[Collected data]
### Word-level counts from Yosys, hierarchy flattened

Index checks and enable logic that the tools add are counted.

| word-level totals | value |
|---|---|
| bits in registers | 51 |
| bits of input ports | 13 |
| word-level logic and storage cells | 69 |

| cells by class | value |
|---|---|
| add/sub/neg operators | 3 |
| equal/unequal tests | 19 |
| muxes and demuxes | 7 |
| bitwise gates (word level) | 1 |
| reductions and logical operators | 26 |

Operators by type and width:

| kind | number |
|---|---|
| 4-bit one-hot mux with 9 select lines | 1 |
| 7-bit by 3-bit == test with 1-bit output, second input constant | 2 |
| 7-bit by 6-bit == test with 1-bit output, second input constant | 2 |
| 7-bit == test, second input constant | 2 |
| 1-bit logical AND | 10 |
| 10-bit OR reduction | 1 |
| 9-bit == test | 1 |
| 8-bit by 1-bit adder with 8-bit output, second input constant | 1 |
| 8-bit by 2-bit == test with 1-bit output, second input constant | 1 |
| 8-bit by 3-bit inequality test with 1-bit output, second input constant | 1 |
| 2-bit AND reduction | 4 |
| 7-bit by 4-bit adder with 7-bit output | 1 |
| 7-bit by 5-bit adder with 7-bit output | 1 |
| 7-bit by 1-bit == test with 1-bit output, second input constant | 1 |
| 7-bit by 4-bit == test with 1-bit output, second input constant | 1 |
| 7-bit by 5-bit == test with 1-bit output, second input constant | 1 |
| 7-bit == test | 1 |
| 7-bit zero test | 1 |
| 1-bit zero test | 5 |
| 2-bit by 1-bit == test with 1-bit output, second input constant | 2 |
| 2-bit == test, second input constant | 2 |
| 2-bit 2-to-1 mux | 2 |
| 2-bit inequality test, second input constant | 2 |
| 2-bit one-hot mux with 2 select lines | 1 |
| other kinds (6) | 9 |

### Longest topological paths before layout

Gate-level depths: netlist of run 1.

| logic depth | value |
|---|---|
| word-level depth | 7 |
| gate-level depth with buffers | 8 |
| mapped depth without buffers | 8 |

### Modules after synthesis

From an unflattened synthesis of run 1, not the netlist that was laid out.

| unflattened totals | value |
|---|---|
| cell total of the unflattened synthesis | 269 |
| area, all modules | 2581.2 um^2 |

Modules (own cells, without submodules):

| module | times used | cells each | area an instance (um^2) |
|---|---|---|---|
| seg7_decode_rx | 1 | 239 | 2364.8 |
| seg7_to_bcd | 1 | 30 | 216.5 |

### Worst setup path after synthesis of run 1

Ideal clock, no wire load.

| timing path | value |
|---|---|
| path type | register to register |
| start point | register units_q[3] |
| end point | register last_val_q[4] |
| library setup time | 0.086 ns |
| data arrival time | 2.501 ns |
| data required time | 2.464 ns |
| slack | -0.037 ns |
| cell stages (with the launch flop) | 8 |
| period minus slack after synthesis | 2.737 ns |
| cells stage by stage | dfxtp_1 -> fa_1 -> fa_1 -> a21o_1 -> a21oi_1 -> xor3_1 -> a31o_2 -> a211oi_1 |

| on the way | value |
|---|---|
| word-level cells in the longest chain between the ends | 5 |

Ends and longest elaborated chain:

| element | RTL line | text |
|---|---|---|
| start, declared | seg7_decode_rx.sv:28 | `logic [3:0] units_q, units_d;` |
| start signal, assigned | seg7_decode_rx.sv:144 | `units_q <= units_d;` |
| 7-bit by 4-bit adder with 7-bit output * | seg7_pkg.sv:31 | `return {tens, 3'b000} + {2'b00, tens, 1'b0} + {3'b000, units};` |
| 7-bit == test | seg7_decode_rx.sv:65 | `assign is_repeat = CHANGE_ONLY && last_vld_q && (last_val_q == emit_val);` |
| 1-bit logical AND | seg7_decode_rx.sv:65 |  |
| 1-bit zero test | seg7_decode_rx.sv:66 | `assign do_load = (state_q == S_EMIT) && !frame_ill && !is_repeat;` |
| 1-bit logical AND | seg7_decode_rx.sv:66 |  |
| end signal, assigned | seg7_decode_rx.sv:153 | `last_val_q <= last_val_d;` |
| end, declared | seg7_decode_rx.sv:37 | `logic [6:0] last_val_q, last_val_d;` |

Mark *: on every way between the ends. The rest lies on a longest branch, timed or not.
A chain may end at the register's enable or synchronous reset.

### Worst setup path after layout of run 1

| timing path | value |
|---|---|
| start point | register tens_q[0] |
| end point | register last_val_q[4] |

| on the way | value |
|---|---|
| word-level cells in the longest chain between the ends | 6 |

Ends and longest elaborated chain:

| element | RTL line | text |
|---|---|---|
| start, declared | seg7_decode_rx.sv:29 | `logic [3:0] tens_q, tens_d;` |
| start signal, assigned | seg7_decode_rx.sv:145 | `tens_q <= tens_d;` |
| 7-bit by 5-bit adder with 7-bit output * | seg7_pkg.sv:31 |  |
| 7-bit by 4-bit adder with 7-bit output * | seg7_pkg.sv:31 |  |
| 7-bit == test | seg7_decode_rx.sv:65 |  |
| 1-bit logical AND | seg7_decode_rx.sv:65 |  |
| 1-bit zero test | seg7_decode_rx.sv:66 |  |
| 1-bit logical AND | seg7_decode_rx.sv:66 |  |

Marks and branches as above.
<file path="src/rtl/step_sequencer.sv">
// step_sequencer: initiator side of the start/done step-unit handshake.
// Takes a seed and a step count, runs the attached step unit that many
// times (feeding each result back as the next operand), then offers the
// final value, a timeout flag and the completed-step count on a
// valid/ready result port. A per-step watchdog aborts a stalled step unit.
module step_sequencer #(
  parameter int DATA_W  = 8,
  parameter int CNT_W   = 4,
  parameter int TIMEOUT = 15
) (
  input  logic              clk,
  input  logic              rst,
  input  logic              cmd_valid,
  output logic              cmd_ready,
  input  logic [DATA_W-1:0] cmd_data,
  input  logic [CNT_W-1:0]  cmd_steps,
  output logic              step_start,
  output logic [DATA_W-1:0] step_in_data,
  input  logic              step_done,
  input  logic [DATA_W-1:0] step_out_data,
  output logic              result_valid,
  input  logic              result_ready,
  output logic [DATA_W-1:0] result_data,
  output logic              result_err,
  output logic [CNT_W-1:0]  result_steps,
  output logic              busy
);

  // wait_cnt only has to reach TIMEOUT-1
  localparam int WC_W = (TIMEOUT > 1) ? $clog2(TIMEOUT) : 1;
  localparam logic [WC_W-1:0] WAIT_LAST = WC_W'(TIMEOUT - 1);

  typedef enum logic [1:0] {
    IDLE,
    ISSUE,
    WAIT,
    RESULT
  } state_t;

  state_t            state;
  logic [DATA_W-1:0] acc;
  logic [CNT_W-1:0]  remaining;
  logic [CNT_W-1:0]  done_cnt;
  logic [WC_W-1:0]   wait_cnt;

  // The operand is the accumulator register itself, so it is stable
  // through ISSUE and WAIT and returns to zero on reset along with acc.
  assign step_in_data = acc;

  // Sequencer FSM with all handshake and result outputs registered
  always_ff @(posedge clk or posedge rst) begin
    if (rst) begin
      state        <= IDLE;
      acc          <= '0;
      remaining    <= '0;
      done_cnt     <= '0;
      wait_cnt     <= '0;
      cmd_ready    <= 1'b1;
      step_start   <= 1'b0;
      result_valid <= 1'b0;
      result_data  <= '0;
      result_err   <= 1'b0;
      result_steps <= '0;
      busy         <= 1'b0;
    end else begin
      case (state)
        IDLE: begin
          if (cmd_valid) begin
            acc       <= cmd_data;
            remaining <= cmd_steps;
            done_cnt  <= '0;
            cmd_ready <= 1'b0;
            if (cmd_steps == '0) begin
              state        <= RESULT;
              result_valid <= 1'b1;
              result_data  <= cmd_data;
              result_err   <= 1'b0;
              result_steps <= '0;
            end else begin
              state      <= ISSUE;
              step_start <= 1'b1;
              busy       <= 1'b1;
            end
          end
        end

        ISSUE: begin
          step_start <= 1'b0;
          wait_cnt   <= '0;
          state      <= WAIT;
        end

        WAIT: begin
          // A done arriving on the expiry cycle wins over the timeout
          if (step_done) begin
            acc       <= step_out_data;
            done_cnt  <= done_cnt + 1'b1;
            remaining <= remaining - 1'b1;
            if (remaining == CNT_W'(1)) begin
              state        <= RESULT;
              busy         <= 1'b0;
              result_valid <= 1'b1;
              result_data  <= step_out_data;
              result_err   <= 1'b0;
              result_steps <= done_cnt + 1'b1;
            end else begin
              state      <= ISSUE;
              step_start <= 1'b1;
            end
          end else if (wait_cnt == WAIT_LAST) begin
            state        <= RESULT;
            busy         <= 1'b0;
            result_valid <= 1'b1;
            result_data  <= acc;
            result_err   <= 1'b1;
            result_steps <= done_cnt;
          end else begin
            wait_cnt <= wait_cnt + 1'b1;
          end
        end

        RESULT: begin
          if (result_ready) begin
            state        <= IDLE;
            result_valid <= 1'b0;
            cmd_ready    <= 1'b1;
          end
        end

        default: begin
          state <= IDLE;
        end
      endcase
    end
  end

endmodule

</file>
<file path="config.mk">
export PLATFORM = sky130hd
export DESIGN_NAME = step_sequencer
export DESIGN_NICKNAME = d
export VERILOG_FILES = /design/src/rtl/step_sequencer.sv
export SDC_FILE = /design/constraint.sdc
export NUM_CORES = 1
export LEC_CHECK = 0
export CAP_MARGIN = 40
export CORE_MARGIN = 2
export CORE_UTILIZATION = 45
export DETAILED_ROUTE_END_ITERATION = 12
export PLACE_DENSITY = 0.78
export SETUP_SLACK_MARGIN = 0.05
export SLEW_MARGIN = 0
export SYNTH_ARGS = -nofsm -noshare
export SYNTH_HDL_FRONTEND = slang
export SYNTH_SLANG_ARGS = --single-unit
</file>
<file path="constraint.sdc">
create_clock -name clk -period 2.1 [get_ports clk]
set_clock_uncertainty 0.2 [all_clocks]
set_input_delay 0.21 -clock clk [delete_from_list [all_inputs] [get_ports clk]]
set_output_delay 0.21 -clock clk [all_outputs]
set_load 0.01 [all_outputs]
</file>
==> results of run 1 <==
[path summary, 6_finish.rpt]
check                                startpoint              end  slack (ns)
min in group clk                result_steps[1]  result_steps[1]        0.30
max in group asynchronous                   rst        cmd_ready        1.23
worst min-delay path                        rst  step_in_data[0]        0.12
worst max register to register     remaining[1]  result_steps[0]        0.14
worst min register to register  result_steps[1]  result_steps[1]        0.30
worst max-delay path               remaining[1]  result_steps[0]        0.14
[synthesized netlist by cell type (all sizes together)]
library cell / number / area share [%]
dfrtp: 38 / 44
buf: 13 / 4.0
and3b: 1 / 0.47
a21boi: 6 / 2.1
xnor2: 1 / 0.41
nor4: 1 / 0.58
a21o: 2 / 0.76
nor3b: 1 / 0.35
a222oi: 2 / 0.93
a22oi: 2 / 0.70
inv: 11 / 1.9
nand3b: 1 / 0.35
dfstp: 1 / 1.2
nand3: 7 / 2.2
nor2b: 2 / 0.58
a311oi: 1 / 0.41
clkbuf: 1 / 0.17
o2bb2ai: 5 / 2.0
a31oi: 3 / 0.87
and3: 2 / 0.58
nand2: 27 / 5.1
nor2: 11 / 1.9
mux2i: 11 / 5.1
xor2: 3 / 1.2
nand2b: 2 / 0.58
o2111ai: 1 / 0.41
a21oi: 14 / 3.8
nor3: 1 / 0.23
or3b: 1 / 0.41
o22a: 1 / 0.41
ha: 5 / 2.9
mux2: 8 / 5.1
a21bo: 1 / 0.47
o21ai: 28 / 6.5
nand4: 3 / 0.87
[routing by layer]
layer  part of all wire, %  GRT usage, %  wire length [µm]
met1                    46          25.6              2230
met2                    47          32.5              2290
met3                   6.3          5.39               309
met4                  0.94          5.35                46
met5                     0             0                 0
[cell usage in the layout, fill, tap and decap left out, types with 3 or more instances in the layout]
master and instances:
o2bb2ai_1 5, o21ai_0 27, clkdlybuf4s50_1 49, inv_1 11, nor2_1 11, mux2_4 5, mux2_2 3, nand3_1 5
nand4_1 3, buf_4 17, a21oi_1 13, a21boi_0 6, xor2_1 3, nand2_1 26, a31oi_1 3, clkbuf_8 5
ha_1 5, mux2i_1 11, dfrtp_1 38
[registers in the layout, summed over array words and instances, names as in the netlist]
name / count
busy: 1
cmd_ready: 1
done_cnt: 4
remaining: 4
result_data: 8
result_err: 1
result_steps: 4
result_valid: 1
state: 2
step_in_data: 8
step_start: 1
wait_cnt: 4
[timing repair]
action / in CTS / in global routing
setup endpoints to repair: 0 / 12
resized for setup: 0 / 2
hold endpoints to repair: 0 / 0
[layout make-up]
cell class | count | area, µm² | area share [%]
clock inverter | 3 | 67.6 | 2.32
multi-input combinational | 154 | 1050 | 36.0
inverter | 11 | 41.3 | 1.42
clock buffer | 5 | 68.8 | 2.37
sequential | 39 | 977 | 33.6
tap | 54 | 67.6 | 2.32
timing repair buffer | 67 | 638 | 22.0
[power by group through the flow]
| stage | clock network, mW | logic (mW) | registers, mW |
|---|---|---|---|
| 2_1_floorplan | 0 | 1.23 | 1.41 |
| 3_3_place_gp | 0 | 2.08 | 1.39 |
| 3_5_place_dp | 0 | 2.14 | 1.39 |
| 4_1_cts | 0.755 | 2.14 | 1.39 |
| 5_1_grt | 0.791 | 2.35 | 1.44 |
| 6_report | 0.742 | 2.14 | 1.39 |
[worst min-delay path, cell delays in order]
cell             delay, ns
clkdlybuf4s50_1       0.39
inv_1                 0.05
buf_4                 0.40
[logic make-up (layout without fill, tap and decap cells)]
kind of cell	count (synthesis)	count (layout)
adders and majority gates	5	5
and+or+nand+nor	60	60
buffers and inverters	25	86
xor gates and xnor gates	4	4
muxes	19	19
DFF	39	39
AOI/OAI and AO/OA	66	66
==> out/metrics.yaml, run 1 <==
setup_path:
  rr_worst_depth: 7
  critPathLaunchType: "register"
  cp.required_ns: 2.11
  crit_path_max_incr_delay_ns: 0.40
  cp_cell_sequence: "inv_1 > ha_1 > or3b_4 > buf_4 > mux2i_1 > nand2_1 > o2bb2ai_1"
  path_class: "reg -> reg"
  setup.worst_path.end_class: "register"
  critPathBufInv: 2
  crit_arrival_ns: 1.97
  crit_path_top_delay_cell: "dfrtp_1"
  critPathTopFamily: "simple AND/OR/NAND/NOR gates"
  crit_fanout: 6
  path_depth: 7
finish:
  drive_gt1_share_pct: 15.8
  area_delta_synth_final_pct: 35.5
  design_area_mm2: 0.00291
  fill_cells: 409
  antenna_cells: 0
  nets: 308
  stdcell_count: 333
  post-route-util_pct: 62.4
route:
  vias_per_cell: 5.44
  wl_per_cell_um: 14.6
  dr.pass1.iters: 4
  ant_nets: 0
  num_vias: 1813
  wl_mm: 4.87
  drc: 0
  drt_iter0_drc: 136
synthesis:
  yosys.area_share.simple_pct: 14.2
  synth_mux_area_share_pct: 10.2
  syn-num-nets: 248
  syn_area_mm2: 0.00215
  synth_warnings: 0
  synth-xor-area-share_pct: 1.63
  synth_top_family_by_area: "compound AO/OA/AOI/OAI gates"
  seq_area_frac_synth_pct: 45.5
  ys_ff_latch: 39
  synthAdderAreaFrac_pct: 2.92
  ys_types: 44
  postSynthCellCount: 218
  synth_compound_area_share_pct: 19.4
  syn_area_per_cell_um2: 9.84
timing:
  setup_viol: 0
  fin_hold_ws_ns: 0.116
  period_share_pct: 93.3
  relSlewSlack_pct: 67.9
  drv_slew: 0
  setup_tns_ns: 0
  rsz0062_at_grt: "yes"
  min_period_ns: 1.96
  setup_slack_ns: 0.140
  finalHoldViolations: 0
  tightest_slew_ns: 0.482
  max_freq_ghz: 0.510
global_routing:
  grt_pass1_wl_mm: 8.09
  grt_pass1_vias: 1783
  grt.overflow.total: 0
  antenna_found_initial: 0
  track_usage_pct: 19.8
  grt_max_degree: 40
placement:
  place_area_mm2: 0.00276
  pre_cts_ws_ns: 0.0204
  hpwl_mm: 3.64
  place_inst: 325
  gp_congestion: 0.858
  io_buffers: 49
floorplan:
  rows: 25
  floorplan.initialDensity_pct: 46.0
  die_y_um: 73.1
  core_area_mm2: 0.00466
  ios: 50
  die_w_um: 73.1
  dieArea_mm2: 0.00534
pwr:
  p_int_mw: 2.70
  vdd_drop_max_mv: 0.732
  leakage_nw: 1.31
  netSwitchingFraction_pct: 36.9
  pwr-share-clk_pct: 17.4
  total_power_mw: 4.27
  combPwrFrac_pct: 50.0
  cellPowerDensity_mw_per_mm2: 1470
  switchingPower_mw: 1.58
  pwr-share-seq_pct: 32.6
cts:
  cts_max_path_buffers: 2
  clkTransAtPathRegs_ns: 0.08
  post_cts_buffers: 0
  cts-root-buf: "clkbuf_8"
  clk_latency_ns: 0.29
  numCtsBuffers: 5
  cts.sinks: 39
  cts.htree.levels: 2
  postCtsHoldBufs: 0
  cts_tree: "built"
job:
  max_cap_viol_count: 0
min_path:
  min_path_type: "in -> async"
status:
  outcome: "complete, no violations"
Power figures use the tool's default switching activity.
==> inputs of run 2 (changes only) <==
Clock period 2.1 ns to 1.6 ns, I/O delays scaled along.
==> run 2 against run 1 <==
The flow now finishes with violations (setup timing); largest power group unchanged; first-iteration DRC count rose by 55%; sequential cell count did not move; critical endpoint is now state[1]; hold slack got worse by 0.096 ns.
==> out/metrics.yaml, run 2 (synthesis results as in run 1) <==
finish:
  mostFrequentLayoutCell: "dfrtp_1"
  regArea_um2: 980
  area_delta_synth_final_pct: 60.6
  nets: 341
  fill_cells: 318
  antenna_cells: 0
  stdcell_count: 366
  layout_common_cells: "dfrtp_1 (36), buf_4 (28), clkdlybuf4s50_1 (24)"
  multi_input_area_mm2: 0.00126
  drive_gt1_share_pct: 37.8
route:
  wl_per_cell_um: 18.5
  dr.pass1.iters: 4
  wl_mm: 6.78
  drc: 0
  drt_iter0_drc: 211
  ant_nets: 0
  num_vias: 2101
  vias_per_cell: 5.74
pwr:
  leakage_nw: 1.66
  cellPowerDensity_mw_per_mm2: 1960
  total_power_mw: 6.77
  vdd_drop_max_mv: 1.26
global_routing:
  track_usage_pct: 23.9
  grt.overflow.total: 0
  antenna_found_initial: 0
  grt_pass1_wl_mm: 9.67
  grt_max_degree: 40
  grt_pass1_vias: 2053
cts:
  cts.sinks: 39
  clk_latency_ns: 0.30
  cts.htree.levels: 2
  numCtsBuffers: 5
  cts_tree: "built"
  cts_max_path_buffers: 2
  clkTransAtPathRegs_ns: 0.08
  postCtsHoldBufs: 0
  cts-root-buf: "clkbuf_8"
min_path:
  min_path_type: "in -> async"
job:
  max_cap_viol_count: 0
timing:
  finalHoldViolations: 0
  period_share_pct: 117
  setup_tns_ns: -4.42
  relSlewSlack_pct: 77.8
  setup_viol: 25
  drv_slew: 0
  min_period_ns: 1.87
  max_freq_ghz: 0.534
  tightest_slew_ns: 0.334
  setup_slack_ns: -0.271
  rsz0062_at_grt: "yes"
setup_path:
  path_class: "reg -> reg"
  cp_cell_sequence: "inv_2 > ha_4 > or3b_4 > buf_6 > buf_6 > nand3_2 > a21oi_2 > a31oi_1"
  crit_fanout: 5
  crit_path_top_delay_cell: "or3b_4"
  cp_common_cell: "buf_6"
  cp.required_ns: 1.60
  crit_path_max_incr_delay_ns: 0.40
  critPathLaunchType: "register"
  setup.worst_path.end_class: "register"
  crit_arrival_ns: 1.87
status:
  outcome: "complete, but fails checks"
  violations: "setup timing"
floorplan:
  floorplan.initialDensity_pct: 46.0
  dieArea_mm2: 0.00534
  ios: 50
  rows: 25
  core_area_mm2: 0.00466
  die_y_um: 73.1
  die_w_um: 73.1
placement:
  place_inst: 346
  gp_congestion: 0.850
  io_buffers: 49
  hpwl_mm: 3.95
## run 2: cell types whose count changed in the layout (fill, tap and decap cells not counted), sizes merged
cell | previous run | this run
buf | 18 | 49
clkdlybuf4s50 | 49 | 24
dlygate4sd2 | 0 | 22
dlymetal6s2s | 0 | 3
clkbuf | 5 | 7
bufinv | 2 | 1
clkinv | 0 | 1
clkinvlp | 1 | 0
nand3 | 7 | 8
## run 2: worst paths after layout
check / endpoint / slack, ns / cells after the start / start
worst max-delay path: state[1] / -0.27 / 8 / remaining[1]
worst min-delay path: wait_cnt[2] / 0.02 / 3 / rst
worst max register to register: state[1] / -0.27 / 8 / remaining[1]
worst min register to register: result_steps[2] / 0.29 / 1 / result_steps[2]
max in group asynchronous: cmd_ready / 0.92 / 3 / rst
min in group clk: result_steps[2] / 0.29 / 1 / result_steps[2]
## run 2: layer usage
layer  track usage [%]  wire length, µm
met4              7.41              238
met1              29.1             2670
met3              6.91              349
met2              40.5             3530
met5                 0                0
## run 2: cell type report
cell class | instances | area share, %
Clock inverter | 2 | 1.02
Multi-Input combinational cell | 155 | 36.7
Timing Repair Buffer | 99 | 28.3
Inverter | 11 | 1.20
Clock buffer | 6 | 2.40
Tap cell | 54 | 1.96
Sequential cell | 39 | 28.4
## run 2: critical path: cells and delay by family, from the launching register on
family / cells / cell delay, ns
flops: 1 / 0.39
buf+inv: 3 / 0.35
fa+ha+maj: 1 / 0.12
compound gates: 2 / 0.25
simple gates: 2 / 0.47
## run 2: per-stage QoR
step                      setup WS [ns]  instance area (µm²)  util [%]  hold WS [ns]
final                            -0.271                 3450      73.9        0.0196
after CTS                        -0.287                 3190      68.3        0.0245
after detailed placement         -0.433                 2950      63.4         0.278
after global routing             -0.293                 3450      73.9        0.0535
after global placement           -0.374                 2950      63.4         0.273
after floorplan                  -0.337                 2150         -        0.0671
## run 2: report_power, final
| part | switching [mW] | leakage, nW | internal (mW) |
|---|---|---|---|
| logic | 1.95 | 1.11 | 2.14 |
| registers | 0.386 | 0.485 | 1.42 |
| clock network | 0.363 | 0.0612 | 0.505 |
| total | 2.70 | 1.66 | 4.07 |
## run 2: repair_timing
action                                  in CTS  in global routing
cloned                                       1                  1
endpoints found under the setup margin      58                 41
pin swaps                                   12                 13
setup buffers                                4                  6
resized for setup                           54                 66
==> inputs of run 3 (changes only) <==
Settings changed: ABC_CLOCK_PERIOD_IN_PS set to 1600, CAP_MARGIN 40 to unset.
==> results of run 3 <==
Same layout as run 2: the final DEF is identical, and so are final timing and power.
## config.mk

```make
export PLATFORM = sky130hd
export DESIGN_NAME = io_handshake_responder
export DESIGN_NICKNAME = d
export VERILOG_FILES = /design/src/rtl/io_handshake_responder.sv
export SDC_FILE = /design/constraint.sdc
export NUM_CORES = 1
export LEC_CHECK = 0
export BUFFER_PORTS_ARGS = -buffer_cell sky130_fd_sc_hd__buf_2
export CORE_AREA = 5 5 132 134
export DETAILED_ROUTE_END_ITERATION = 8
export DIE_AREA = 0 0 137 139
export PLACE_DENSITY = 0.8
export SLEW_MARGIN = 20
export SYNTH_ARGS = -nofsm -noshare
export SYNTH_HDL_FRONTEND = slang
export SYNTH_SLANG_ARGS = --single-unit
```

## constraint.sdc

```tcl
create_clock -name CLK -period 14.1 [get_ports CLK]
set_input_delay 2.82 -clock CLK [delete_from_list [all_inputs] [get_ports CLK]]
set_output_delay 2.82 -clock CLK [all_outputs]
set_load 0.02 [all_outputs]
```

What is required
If a line in the entries contains the word "totals", copy that line out.

Response to this exercise
| word-level totals | value |
| unflattened totals | value |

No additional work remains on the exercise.